You talk of lands as fair game for the taking, and yes, they are fair game, by force of arms. You write as if somehow the boundaries of Isreal was formed by selecting areas where the Jewish population already pre-existed, not the historical reality and current situation where Isreal was formed and maintained by force of arms. That Isreal hadn't successfully conducted population displacement and brutal oppression and is currently in the proccess of continuing just that. Remember that the recent events started because Isreal was being too oppressive which sparked off the violence.

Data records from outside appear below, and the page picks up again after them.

===== src/rtl/phm_pkg.sv =====
// Shared types and constants for the phase difference meter.
package phm_pkg;
    typedef enum logic [1:0] {
        ST_IDLE = 2'd0,
        ST_ARM  = 2'd1,
        ST_GATE = 2'd2
    } gate_st_t;

    // Half turn expressed in tenths of a degree.
    localparam int HALF_TURN_TENTHS = 1800;
    localparam int SCALE_W          = 11;
endpackage


===== src/rtl/phm_sync.sv =====
// Two-flop synchronizer with rising-edge detection for N asynchronous inputs.
// Assumes inputs are slow relative to clk (at least a few clocks per level).
module phm_sync #(
    parameter int N = 2
) (
    input  logic         clk,
    input  logic         rst_n,
    input  logic [N-1:0] async_i,
    output logic [N-1:0] level_o,
    output logic [N-1:0] rise_o
);
    logic [N-1:0] meta_q, sync_q, dly_q;

    generate
        for (genvar g = 0; g < N; g++) begin : g_ch
            // Two synchronizing stages plus one delay stage for edge finding.
            always_ff @(posedge clk) begin
                if (!rst_n) begin
                    meta_q[g] <= 1'b0;
                    sync_q[g] <= 1'b0;
                    dly_q[g]  <= 1'b0;
                end else begin
                    meta_q[g] <= async_i[g];
                    sync_q[g] <= meta_q[g];
                    dly_q[g]  <= sync_q[g];
                end
            end
            assign level_o[g] = sync_q[g];
            assign rise_o[g]  = sync_q[g] & ~dly_q[g];
        end
    endgenerate
endmodule
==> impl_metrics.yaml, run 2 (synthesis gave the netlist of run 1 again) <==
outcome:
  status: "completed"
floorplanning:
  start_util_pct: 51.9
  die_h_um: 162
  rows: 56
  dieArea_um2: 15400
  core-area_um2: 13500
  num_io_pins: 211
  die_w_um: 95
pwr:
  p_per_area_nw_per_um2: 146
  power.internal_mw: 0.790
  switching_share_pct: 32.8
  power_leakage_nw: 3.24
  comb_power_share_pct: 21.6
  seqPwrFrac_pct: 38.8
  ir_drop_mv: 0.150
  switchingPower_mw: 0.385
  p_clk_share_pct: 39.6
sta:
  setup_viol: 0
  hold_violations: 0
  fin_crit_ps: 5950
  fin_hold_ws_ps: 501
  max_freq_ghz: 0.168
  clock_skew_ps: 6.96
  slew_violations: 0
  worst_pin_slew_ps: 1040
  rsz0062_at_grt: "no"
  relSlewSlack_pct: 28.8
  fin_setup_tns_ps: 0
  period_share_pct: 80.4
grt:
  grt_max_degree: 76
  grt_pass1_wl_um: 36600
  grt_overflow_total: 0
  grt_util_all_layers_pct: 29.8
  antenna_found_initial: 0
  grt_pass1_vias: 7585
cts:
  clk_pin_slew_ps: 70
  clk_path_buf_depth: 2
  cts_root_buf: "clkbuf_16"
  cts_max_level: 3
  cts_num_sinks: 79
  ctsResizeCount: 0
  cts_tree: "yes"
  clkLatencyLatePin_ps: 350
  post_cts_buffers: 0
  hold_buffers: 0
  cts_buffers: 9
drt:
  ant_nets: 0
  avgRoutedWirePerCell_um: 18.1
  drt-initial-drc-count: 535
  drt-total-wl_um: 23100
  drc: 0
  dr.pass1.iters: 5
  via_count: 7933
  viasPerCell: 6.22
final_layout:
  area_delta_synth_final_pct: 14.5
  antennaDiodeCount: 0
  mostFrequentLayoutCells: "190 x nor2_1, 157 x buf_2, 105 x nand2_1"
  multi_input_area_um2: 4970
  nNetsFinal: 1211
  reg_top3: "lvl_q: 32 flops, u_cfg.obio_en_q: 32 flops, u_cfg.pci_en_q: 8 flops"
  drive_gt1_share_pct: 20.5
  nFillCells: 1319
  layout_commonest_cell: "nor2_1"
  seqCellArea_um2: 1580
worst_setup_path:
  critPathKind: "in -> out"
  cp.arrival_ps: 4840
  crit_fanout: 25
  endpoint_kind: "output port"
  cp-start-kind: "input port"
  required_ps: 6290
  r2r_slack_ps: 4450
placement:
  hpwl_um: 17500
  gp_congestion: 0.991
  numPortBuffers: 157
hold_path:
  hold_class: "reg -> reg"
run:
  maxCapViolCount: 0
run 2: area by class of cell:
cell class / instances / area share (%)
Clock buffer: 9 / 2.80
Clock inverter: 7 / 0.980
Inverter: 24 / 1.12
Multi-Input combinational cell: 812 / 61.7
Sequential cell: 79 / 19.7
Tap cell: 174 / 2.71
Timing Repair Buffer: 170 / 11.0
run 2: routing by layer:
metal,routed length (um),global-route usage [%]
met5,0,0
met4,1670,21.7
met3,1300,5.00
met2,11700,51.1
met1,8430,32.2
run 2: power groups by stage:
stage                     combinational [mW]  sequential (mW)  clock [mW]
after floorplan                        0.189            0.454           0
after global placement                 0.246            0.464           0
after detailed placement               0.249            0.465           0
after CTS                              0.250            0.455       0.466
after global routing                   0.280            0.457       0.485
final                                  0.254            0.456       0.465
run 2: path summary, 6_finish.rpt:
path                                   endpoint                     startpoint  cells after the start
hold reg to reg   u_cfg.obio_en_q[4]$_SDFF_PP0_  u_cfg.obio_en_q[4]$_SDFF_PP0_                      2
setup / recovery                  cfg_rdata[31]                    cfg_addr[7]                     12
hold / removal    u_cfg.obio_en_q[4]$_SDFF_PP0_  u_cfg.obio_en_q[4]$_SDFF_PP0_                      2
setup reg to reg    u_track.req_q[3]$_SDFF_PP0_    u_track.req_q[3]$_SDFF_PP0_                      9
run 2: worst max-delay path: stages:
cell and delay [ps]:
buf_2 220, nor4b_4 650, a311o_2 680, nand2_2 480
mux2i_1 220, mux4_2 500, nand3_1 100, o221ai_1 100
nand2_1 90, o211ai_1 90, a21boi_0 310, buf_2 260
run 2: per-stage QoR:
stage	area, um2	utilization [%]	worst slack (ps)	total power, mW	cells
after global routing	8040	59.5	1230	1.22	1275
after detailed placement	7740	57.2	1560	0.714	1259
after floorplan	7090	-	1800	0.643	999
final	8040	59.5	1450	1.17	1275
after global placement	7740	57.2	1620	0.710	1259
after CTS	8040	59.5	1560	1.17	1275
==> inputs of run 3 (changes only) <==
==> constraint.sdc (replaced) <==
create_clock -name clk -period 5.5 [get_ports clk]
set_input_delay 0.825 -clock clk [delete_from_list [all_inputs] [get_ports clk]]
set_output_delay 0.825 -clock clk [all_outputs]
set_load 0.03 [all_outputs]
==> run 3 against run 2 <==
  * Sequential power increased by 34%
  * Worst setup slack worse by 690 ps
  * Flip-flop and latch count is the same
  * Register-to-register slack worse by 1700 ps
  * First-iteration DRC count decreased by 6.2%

Now as to the issue of your "Arab propaganda." Never seen that before, but seems to be a fairly accurate representation of land controlled over time. If anything it understates the situation as it appears to count joint Isreali-Palestine control as under Palestinian control. Essentially what we call the state of Isreal today is under Isreali control or occupation. That is the reality, which oddly enough you dismiss as "Arab propaganda".
Jews and Isrealis are two different things. One is a citizen of Isreal and the other is semi religious ethnic group called jews whose population around the world far exceeds that of the population in Isreal. You seem to conflate the two regularily for some reason. You seem to disregard Palestinians as a people and prefer to call them Arabs as well. Which is somewhat odd for someone who likes to talk about selfdetermination, but is seemingly happy to disregard calling people as what the have determined themselves to be.